Tatsächlich bekommt Dirk an der Rezeption 1.000 Rand, das Tanken können wir mit Karte zahlen, das sollte dann locker reichen. Wir freuen uns auf unsere Campsite und ulken herum, dass da jetzt bestimmt schon jemand steht, wenn wir kommen. Hätten wir doch bloß die Klappe gehalten.
Rooiputs No. 1 ist ganz offenbar von einem Südafrikaner erobert worden. Der komplette A-Frame ist eingebaut, umgebaut, ausgebaut, da drinnen sieht es aus wie in unserem Wohnzimmer. Na bravo. Und jetzt? Natürlich ist niemand da; es ist halb sechs, beste Game Drive-Zeit. Uns bleibt nur warten und hoffen, dass die Südafrikaner die Zeit bis zum Gate Closing nicht voll ausnutzen.
Wir schauen uns währenddessen um, welche Campsites denn frei sind. No. 2 und 3 sind offensichtlich belegt, die No. 6 auf der anderen Seite auch; No. 4 könnte frei sein und No. 5 ist ganz offensichtlich frei. Aber die will ja auch niemand freiwillig haben … Zurück an der No. 1 sind auch die Belagerer eingetroffen. Ein dicker Südafrikaner und seine Frau. Er hebt sofort abwehrend die Hände, noch bevor wir aus dem Auto ausgestiegen sind …
Die Story geht so: Er hat zehn Tage Rooiputs gebucht. Für acht davon hat er Campsite No. 1, dazwischen (nämlich an genau „unseren“ beiden Tagen) sollte er auf die Zwei umziehen. Das war ihm aber zu anstregend mit all seinem Krempel; zudem ist seine Frau schwerkrank und körperlich extrem unfit. Er gibt zu, dass er auf der falschen Campsite steht, bittet aber um Verständnis.

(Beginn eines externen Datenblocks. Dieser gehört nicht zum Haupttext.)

What follows belongs to an exercise in optimizing a design on an open flow for small area; a production flow would make more cautious choices.
Where RTL was checked, it was by simulation tests only, not by an equivalence proof against the original.
Power figures rest on the tool's default switching activity, not on a simulated workload.

## channel_ctrl
module channel_ctrl
    #(parameter integer WIDTH = 64,
    parameter integer MAIN_FIFO_BITS = 12,
    parameter integer LOCAL_FIFO_DEPTH = 8)
    (output logic [WIDTH-2:0] channel_event,
    output logic [9:0] adc_word,
    output logic fifo_empty,
    output logic triggered_natural,
    output logic csa_reset,
    output logic sample,
    output logic clk_out,
    input logic channel_enabled,
    input logic hit,
    input logic [9:0] dout,
    input logic done,
    input logic [7:0] chip_id,
    input logic [5:0] channel_id,
    input logic [7:0] adc_burst,
    input logic [7:0] adc_hold_delay,
    input logic [31:0] timestamp_32b,
    input logic unsigned [7:0] reset_length,
    input logic enable_dynamic_reset,
    input logic cds_mode,
    input logic mark_first_packet,
    input logic read_local_fifo_n,
    input logic external_trigger,
    input logic cross_trigger,
    input logic periodic_trigger,
    input logic periodic_reset,
    input logic enable_min_delta_adc,
    input logic threshold_polarity,
    input logic [9:0] dynamic_reset_threshold,
    input logic [9:0] digital_threshold,
    input logic [7:0] min_delta_adc,
    input logic fifo_full,
    input logic fifo_half,
    input logic enable_local_fifo_diagnostics,
    input logic channel_mask,
    input logic external_trigger_mask,
    input logic cross_trigger_mask,
    input logic periodic_trigger_mask,
    input logic enable_periodic_trigger_veto,
    input logic enable_hit_veto,
    input logic clk,
    input logic reset_n);
For scale: ~1400 cells after synthesis, roughly 470 flip-flops, roughly 210 I/O pins.
Settings: LEC_CHECK=0, CAP_MARGIN=20, CORE_MARGIN=2, CORE_UTILIZATION=40, SLEW_MARGIN=20; clock period 10.0 ns.
standard.sh (not shown) runs the stock make flow with config.mk's settings and CLKGATE_MAP_FILE= SYNTH_SCRIPT=/design/flow/synth_recipe.tcl, a recipe that flattens the netlist after the stock synthesis.
==> flow/flow/run.sh <==
#!/bin/bash
# Standard layout (the standard.sh), with the port buffers made from the
# smallest buffer cell and a clock tree of smaller buffers.
export BUFFER_PORTS_ARGS="-buffer_cell sky130_fd_sc_hd__buf_1"
export CTS_ARGS="-sink_clustering_enable -repair_clock_nets -dont_use_dummy_load -buf_list {sky130_fd_sc_hd__clkbuf_8} -root_buf sky130_fd_sc_hd__clkbuf_8 -sink_clustering_size 20 -sink_clustering_max_diameter 50"
bash standard.sh > standard.log 2>&1
Rerun with:
--- a/flow/design.v
+++ b/flow/design.v
@@ -140,25 +140,25 @@
 logic [7:0] reset_counter;
 logic [8:0] rst_diff;
 logic rst_ge0, rst_ge2, rst_more;
 logic [9:0] delta_adc;
 logic rr_repeat, rr_polarity, delta_small, past_threshold;
 logic [9:0] previous_adc_word;
 logic first_conversion, periodic_reset_triggered, csa_reset_triggered;
 logic csa_reset_flag, last_call, final_conversion, have_reset_sample;
 logic write_local_fifo_n;
 logic [2:0] local_fifo_count;
 logic local_fifo_full, local_fifo_half, loaded;
 logic [45:0] q_event, event_in;
-logic [8:0] ev_live, ev_held;
+logic [6:0] ev_live, ev_held, ev_sel;
 logic is_reset_event, we_event;
 always_comb clk_out = 1'b0;
 always_comb begin
     triggered_natural = hit & ~channel_mask;
     triggered_external = external_trigger & ~external_trigger_mask;
     triggered_cross = cross_trigger & ~cross_trigger_mask;
     triggered_periodic = periodic_trigger & ~periodic_trigger_mask
         & ~(hit & enable_periodic_trigger_veto) & (State == IDLE);
     triggered_channel = triggered_natural | triggered_external
         | triggered_cross | triggered_periodic;
     case ({triggered_natural,triggered_external,
             triggered_cross,triggered_periodic})
@@ -353,41 +353,32 @@
                 else if (enable_dynamic_reset && past_threshold)
                     last_call <= 1'b1;
                 else if (enable_min_delta_adc && delta_small)
                     last_call <= 1'b1;
             end
             default: ;
         endcase
     end
 end
 always_comb begin
     is_reset_event = (Next == SAVE_RESET_SAMPLE);
     we_event = is_reset_event | (State == TRANSFER_ADC_CODE);
-    ev_live[3:0] = enable_local_fifo_diagnostics ? {1'b0, local_fifo_count + 3'd1}
-                                                 : ts_latched[27:24];
-    ev_live[4] = cds_mode;
-    ev_live[6:5] = {fifo_full, fifo_half};
-    ev_live[8:7] = {local_fifo_full, local_fifo_half};
+    ev_live = {local_fifo_count, enable_local_fifo_diagnostics, cds_mode,
+               fifo_full, fifo_half};
+    ev_sel = is_reset_event ? ev_live : ev_held;
     event_in[23:0] = ts_latched[23:0];
-    if (is_reset_event) begin
-        event_in[27:24] = ev_live[3:0];
-        event_in[29:28] = 2'b11;
-        event_in[43:42] = ev_live[6:5];
-        event_in[45:44] = ev_live[8:7];
-    end else begin
-        event_in[27:24] = ev_held[3:0];
-        event_in[29:28] = {ev_held[4], 1'b0};
-        event_in[43:42] = ev_held[6:5];
-        event_in[45:44] = ev_held[8:7];
-    end
+    event_in[27:24] = ev_sel[3] ? {1'b0, ev_sel[6:4] + 3'd1} : ts_latched[27:24];
+    event_in[29:28] = {is_reset_event | ev_sel[2], is_reset_event};
+    event_in[43:42] = ev_sel[1:0];
+    event_in[45:44] = {ev_sel[6:4] == 3'd6, ev_sel[6:4] >= 3'd3};
     event_in[39:30] = adc_word;
     event_in[41:40] = trigger_type_latched;
 end
 fifo_latch fifo_inst (
     .data_out   (q_event),
     .loaded     (loaded),
     .fifo_count (local_fifo_count),
     .fifo_full  (local_fifo_full),
     .fifo_half  (local_fifo_half),
     .fifo_empty (fifo_empty),
     .data_in    (event_in),
     .we         (we_event),
After rerunning: Worst setup slack improved by 0.040 ns; global-route usage rises by 0.14 points; final area rises by 1.8%; total power shrinks by 6.0%; flip-flop and latch count fell by 2; synthesized area goes up by 1.7%; hold slack gets better by 0.0043 ns; via count went up by 4.9%.
Function not checked in the second run of this note: the RTL went through the layout flow alone.
This is an optimization exercise on Yosys and OpenROAD, whose aim is small area, a short achievable clock period and few clock cycles, not a production implementation. The RTL was checked by simulation tests, not by an equivalence proof against the original design.

## wip/raven
## conv_acc
module conv_acc(
    input         clk,
    input         rst_n,
    input         in_valid,
    input  [31:0] in_data,
    output        in_ready,
    output        out_valid,
    output [19:0] out_data
);
localparam W = 20;
localparam M_W = 2'd0, M_ING = 2'd1, M_FL = 2'd2;
reg       started;   
reg       wph;       
reg [1:0] phase;
reg [4:0] col;
reg [4:0] row;
reg [5:0] rot;       
reg       fl;        
reg [4:0] fpos;
reg       rdy;       
reg       canr;      
wire take = in_valid & canr;
wire adv  = take | (fl & ~started);
function [27:0] nxt;
    input       v;
    input       started;
    input       wph;
    input [1:0] phase;
    input [4:0] col;
    input [4:0] row;
    input [5:0] rot;
    input       fl;
    input [4:0] fpos;
    input       canr;
    reg st_n, wph_n, fl_n;
    reg [1:0] phase_n;
    reg [4:0] col_n, row_n, fpos_n;
    reg [5:0] rot_n;
    reg t, a;
    begin
        t = v & canr;
        a = t | (fl & ~started);
        st_n    = started;
        wph_n   = wph;
        phase_n = phase;
        col_n   = col;
        row_n   = row;
        rot_n   = rot;
        fl_n    = fl;
        fpos_n  = fpos;
        if (a)
            rot_n = 6'd0;
        else if (started)
            rot_n = (rot == 6'd57) ? 6'd0 : rot + 6'd1;
        if (a && fl) begin
  ...
clock: 9.0 ns
lec_check: 0
abc_area: 1
cap_margin: 20
core_margin: 2
core_utilization: 65
cts_cluster_diameter: 100
cts_cluster_size: 24
place_density: 0.72
slew_margin: 20
synth_hierarchical: 1
synth_minimum_keep_size: 0
standard.sh (not shown) runs the stock make flow with config.mk's settings and CLKGATE_MAP_FILE= SYNTH_SCRIPT=/design/flow/synth_recipe.tcl, a recipe that flattens the netlist after the stock synthesis.
==> flow/flow/run.sh <==
#!/bin/bash
set -euo pipefail
export SETUP_SLACK_MARGIN=6.2
export BUFFER_PORTS_ARGS="-buffer_cell sky130_fd_sc_hd__buf_2"
bash standard.sh > standard.log 2>&1
Testbench counts of wip/raven, summed over its fixed seeds: cycles 19,304.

Ok, das verstehen wir sogar fast.
Aber dann müsste ja die No. 2 frei sein. Ist sie aber nicht. Da stehen vier Südafrikaner, die eigentlich auf die Fünf gebucht waren, denen es dort aber nicht gefallen hat. Wir kochen innerlich über so viel Dreistigkeit. Aber es ist schon spät, wir sind müde und wir wollen für die eine Nacht keinen Streit mehr anfangen. Also vereinbaren wir mit dem Südafrikaner, dass wir uns auf die Vier stellen (sowieso die schönste Campsite in Rooiputs :)) und hoffen, dass niemand mehr kommt.

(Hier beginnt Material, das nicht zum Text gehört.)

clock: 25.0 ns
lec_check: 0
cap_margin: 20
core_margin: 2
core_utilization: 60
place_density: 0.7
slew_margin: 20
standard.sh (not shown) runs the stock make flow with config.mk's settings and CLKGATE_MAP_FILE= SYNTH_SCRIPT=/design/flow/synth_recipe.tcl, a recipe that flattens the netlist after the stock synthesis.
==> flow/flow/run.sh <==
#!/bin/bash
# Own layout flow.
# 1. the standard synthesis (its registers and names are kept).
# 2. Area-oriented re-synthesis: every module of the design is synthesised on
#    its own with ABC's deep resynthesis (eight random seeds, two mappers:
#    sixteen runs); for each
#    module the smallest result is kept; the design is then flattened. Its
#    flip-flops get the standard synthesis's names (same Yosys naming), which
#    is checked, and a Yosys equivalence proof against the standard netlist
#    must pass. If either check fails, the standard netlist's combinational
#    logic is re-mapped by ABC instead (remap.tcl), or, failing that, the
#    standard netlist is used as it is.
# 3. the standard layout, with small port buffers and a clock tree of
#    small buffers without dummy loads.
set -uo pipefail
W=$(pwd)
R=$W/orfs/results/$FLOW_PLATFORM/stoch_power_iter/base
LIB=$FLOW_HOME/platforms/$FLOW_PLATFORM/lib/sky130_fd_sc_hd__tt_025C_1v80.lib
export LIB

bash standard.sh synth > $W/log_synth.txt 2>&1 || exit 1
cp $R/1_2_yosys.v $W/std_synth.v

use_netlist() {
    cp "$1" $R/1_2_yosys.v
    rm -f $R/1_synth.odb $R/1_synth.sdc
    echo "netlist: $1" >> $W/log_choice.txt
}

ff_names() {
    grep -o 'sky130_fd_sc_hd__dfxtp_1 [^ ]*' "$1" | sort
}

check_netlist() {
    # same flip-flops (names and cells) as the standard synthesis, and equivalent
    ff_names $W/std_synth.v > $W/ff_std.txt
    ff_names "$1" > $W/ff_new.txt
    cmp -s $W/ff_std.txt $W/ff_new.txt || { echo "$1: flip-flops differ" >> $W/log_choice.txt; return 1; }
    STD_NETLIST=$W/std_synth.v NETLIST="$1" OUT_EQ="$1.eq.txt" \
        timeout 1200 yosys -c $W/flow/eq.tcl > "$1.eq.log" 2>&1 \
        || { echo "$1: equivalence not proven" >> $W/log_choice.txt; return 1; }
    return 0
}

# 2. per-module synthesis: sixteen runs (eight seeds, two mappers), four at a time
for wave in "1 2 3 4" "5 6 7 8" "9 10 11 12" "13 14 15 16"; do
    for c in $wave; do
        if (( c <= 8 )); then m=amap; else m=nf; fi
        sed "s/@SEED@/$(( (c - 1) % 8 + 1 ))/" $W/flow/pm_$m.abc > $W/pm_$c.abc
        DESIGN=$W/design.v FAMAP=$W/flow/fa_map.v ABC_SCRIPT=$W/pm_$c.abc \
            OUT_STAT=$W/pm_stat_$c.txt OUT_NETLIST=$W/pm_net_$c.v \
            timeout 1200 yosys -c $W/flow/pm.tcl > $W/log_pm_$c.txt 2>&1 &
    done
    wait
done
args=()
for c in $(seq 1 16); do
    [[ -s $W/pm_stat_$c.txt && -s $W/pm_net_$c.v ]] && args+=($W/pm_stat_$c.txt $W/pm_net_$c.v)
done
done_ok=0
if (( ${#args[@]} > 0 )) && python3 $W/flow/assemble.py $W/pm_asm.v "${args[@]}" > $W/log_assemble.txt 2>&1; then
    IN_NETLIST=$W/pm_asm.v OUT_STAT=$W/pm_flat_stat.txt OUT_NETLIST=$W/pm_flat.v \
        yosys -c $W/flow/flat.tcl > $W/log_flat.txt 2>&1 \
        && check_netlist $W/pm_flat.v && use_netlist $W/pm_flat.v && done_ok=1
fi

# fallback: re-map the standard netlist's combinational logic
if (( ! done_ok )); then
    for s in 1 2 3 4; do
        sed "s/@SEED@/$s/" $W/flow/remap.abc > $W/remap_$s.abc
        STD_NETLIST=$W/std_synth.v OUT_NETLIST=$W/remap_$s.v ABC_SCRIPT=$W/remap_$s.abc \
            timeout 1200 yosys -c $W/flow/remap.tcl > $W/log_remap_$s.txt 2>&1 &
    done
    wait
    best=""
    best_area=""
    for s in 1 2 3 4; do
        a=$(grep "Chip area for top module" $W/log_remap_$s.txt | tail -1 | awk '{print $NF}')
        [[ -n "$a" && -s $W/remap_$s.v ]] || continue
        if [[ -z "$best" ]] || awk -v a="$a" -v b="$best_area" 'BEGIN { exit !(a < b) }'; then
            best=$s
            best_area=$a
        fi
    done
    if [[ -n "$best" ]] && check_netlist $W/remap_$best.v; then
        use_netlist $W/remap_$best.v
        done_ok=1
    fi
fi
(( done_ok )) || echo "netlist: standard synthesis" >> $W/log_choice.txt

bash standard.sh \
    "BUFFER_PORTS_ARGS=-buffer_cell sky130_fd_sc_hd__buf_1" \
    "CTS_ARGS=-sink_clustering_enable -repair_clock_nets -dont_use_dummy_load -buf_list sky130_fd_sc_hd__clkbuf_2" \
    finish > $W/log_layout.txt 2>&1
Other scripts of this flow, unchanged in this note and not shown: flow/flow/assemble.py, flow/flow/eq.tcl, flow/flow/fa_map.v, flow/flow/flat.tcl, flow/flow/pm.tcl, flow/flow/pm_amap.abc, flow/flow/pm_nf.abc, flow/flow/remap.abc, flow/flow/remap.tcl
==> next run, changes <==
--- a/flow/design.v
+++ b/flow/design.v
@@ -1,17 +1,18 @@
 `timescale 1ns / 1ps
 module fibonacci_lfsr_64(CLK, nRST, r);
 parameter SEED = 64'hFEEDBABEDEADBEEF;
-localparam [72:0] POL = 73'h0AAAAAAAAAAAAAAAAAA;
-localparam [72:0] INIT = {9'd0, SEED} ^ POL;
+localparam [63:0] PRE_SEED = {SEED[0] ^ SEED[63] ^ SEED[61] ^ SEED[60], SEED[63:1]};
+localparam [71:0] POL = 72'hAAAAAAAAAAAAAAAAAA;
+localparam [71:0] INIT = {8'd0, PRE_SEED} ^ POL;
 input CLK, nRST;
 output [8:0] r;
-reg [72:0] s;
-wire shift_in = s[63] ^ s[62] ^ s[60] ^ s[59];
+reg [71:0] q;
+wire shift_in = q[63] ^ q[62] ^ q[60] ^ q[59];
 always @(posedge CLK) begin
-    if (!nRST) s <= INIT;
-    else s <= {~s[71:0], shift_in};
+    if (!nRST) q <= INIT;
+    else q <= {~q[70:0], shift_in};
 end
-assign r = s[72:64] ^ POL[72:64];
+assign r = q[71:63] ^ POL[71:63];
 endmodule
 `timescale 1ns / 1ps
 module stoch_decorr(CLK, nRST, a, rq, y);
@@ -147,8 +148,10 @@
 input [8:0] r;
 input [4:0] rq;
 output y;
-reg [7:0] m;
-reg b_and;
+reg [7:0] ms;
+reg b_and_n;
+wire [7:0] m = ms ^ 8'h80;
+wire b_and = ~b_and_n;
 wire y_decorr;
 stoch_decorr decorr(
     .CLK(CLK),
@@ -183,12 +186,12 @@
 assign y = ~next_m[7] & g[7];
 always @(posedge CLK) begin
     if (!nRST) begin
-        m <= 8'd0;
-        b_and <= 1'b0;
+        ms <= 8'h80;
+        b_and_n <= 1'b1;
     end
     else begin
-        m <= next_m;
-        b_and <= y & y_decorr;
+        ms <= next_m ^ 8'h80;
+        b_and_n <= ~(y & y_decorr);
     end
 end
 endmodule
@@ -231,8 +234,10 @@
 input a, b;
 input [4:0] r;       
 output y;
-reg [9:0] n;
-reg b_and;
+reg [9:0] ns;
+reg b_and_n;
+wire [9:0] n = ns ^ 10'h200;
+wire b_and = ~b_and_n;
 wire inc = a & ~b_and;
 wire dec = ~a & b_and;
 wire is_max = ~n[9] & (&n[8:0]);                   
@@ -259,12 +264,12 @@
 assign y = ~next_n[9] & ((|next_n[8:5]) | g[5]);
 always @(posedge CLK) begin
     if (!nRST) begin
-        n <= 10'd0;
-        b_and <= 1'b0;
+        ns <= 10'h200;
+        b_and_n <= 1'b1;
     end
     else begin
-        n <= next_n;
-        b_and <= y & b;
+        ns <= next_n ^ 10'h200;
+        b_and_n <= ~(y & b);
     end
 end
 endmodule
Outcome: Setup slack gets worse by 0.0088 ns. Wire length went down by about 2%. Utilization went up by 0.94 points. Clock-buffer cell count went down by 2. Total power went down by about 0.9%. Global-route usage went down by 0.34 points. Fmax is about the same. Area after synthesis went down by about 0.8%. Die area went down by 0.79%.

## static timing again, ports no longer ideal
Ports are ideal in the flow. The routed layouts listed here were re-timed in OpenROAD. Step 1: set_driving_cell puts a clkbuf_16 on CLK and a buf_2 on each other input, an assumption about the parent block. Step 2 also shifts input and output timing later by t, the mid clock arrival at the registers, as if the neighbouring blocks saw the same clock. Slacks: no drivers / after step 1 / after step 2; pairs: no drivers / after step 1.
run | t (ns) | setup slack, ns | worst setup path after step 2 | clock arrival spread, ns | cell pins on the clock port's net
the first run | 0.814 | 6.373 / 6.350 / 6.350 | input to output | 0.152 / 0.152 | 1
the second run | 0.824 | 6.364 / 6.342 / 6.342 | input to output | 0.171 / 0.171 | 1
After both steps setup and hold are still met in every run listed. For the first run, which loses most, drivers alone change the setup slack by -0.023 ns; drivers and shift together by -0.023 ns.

Sollte doch noch jemand kommen, dann stellen wir uns zu ihm auf die Eins. Er bedankt sich überschwenglich, seine Frau schenkt uns hausgemachte, getrocknete Boerewors und er schließt uns dermaßen in sein Herz, dass er anfängt, uns seine Lebensgeschichte inklusive Arbeit für MAN in Deutschland zu erzählen. Am Ende will er uns gar nicht auf die Vier lassen, sondern an seinem großen Lagerfeuer beherbergen. Dirk zeigt deutliche Fluchttendenzen …
Wir trinken auf der Vier erst einmal einen Sundowner und räumen gar nicht groß unseren Kram aus. Dirk bekräftigt allerdings inzwischen, dass er lieber auf die No. 5 geht, statt sich den ganzen Abend das Ohr abkauen zu lassen. Aber es kommt niemand mehr. Also niemand außer dem dicken Mann, der uns im Namen seiner Frau eine zweite Boerewors schenkt und uns erklärt, auf seiner Farm und den Farmen seiner Kinder seien wir übrigens jederzeit willkommene Gäste. Und wenn wir ihm unsere Adresse geben, dann besucht auch er uns in Deutschland und wohnt bei uns …
Er lässt uns kopfschüttelnd zurück. Wir grillen und wundern uns noch eine Weile über diese Begegnung. Was für ein Tag!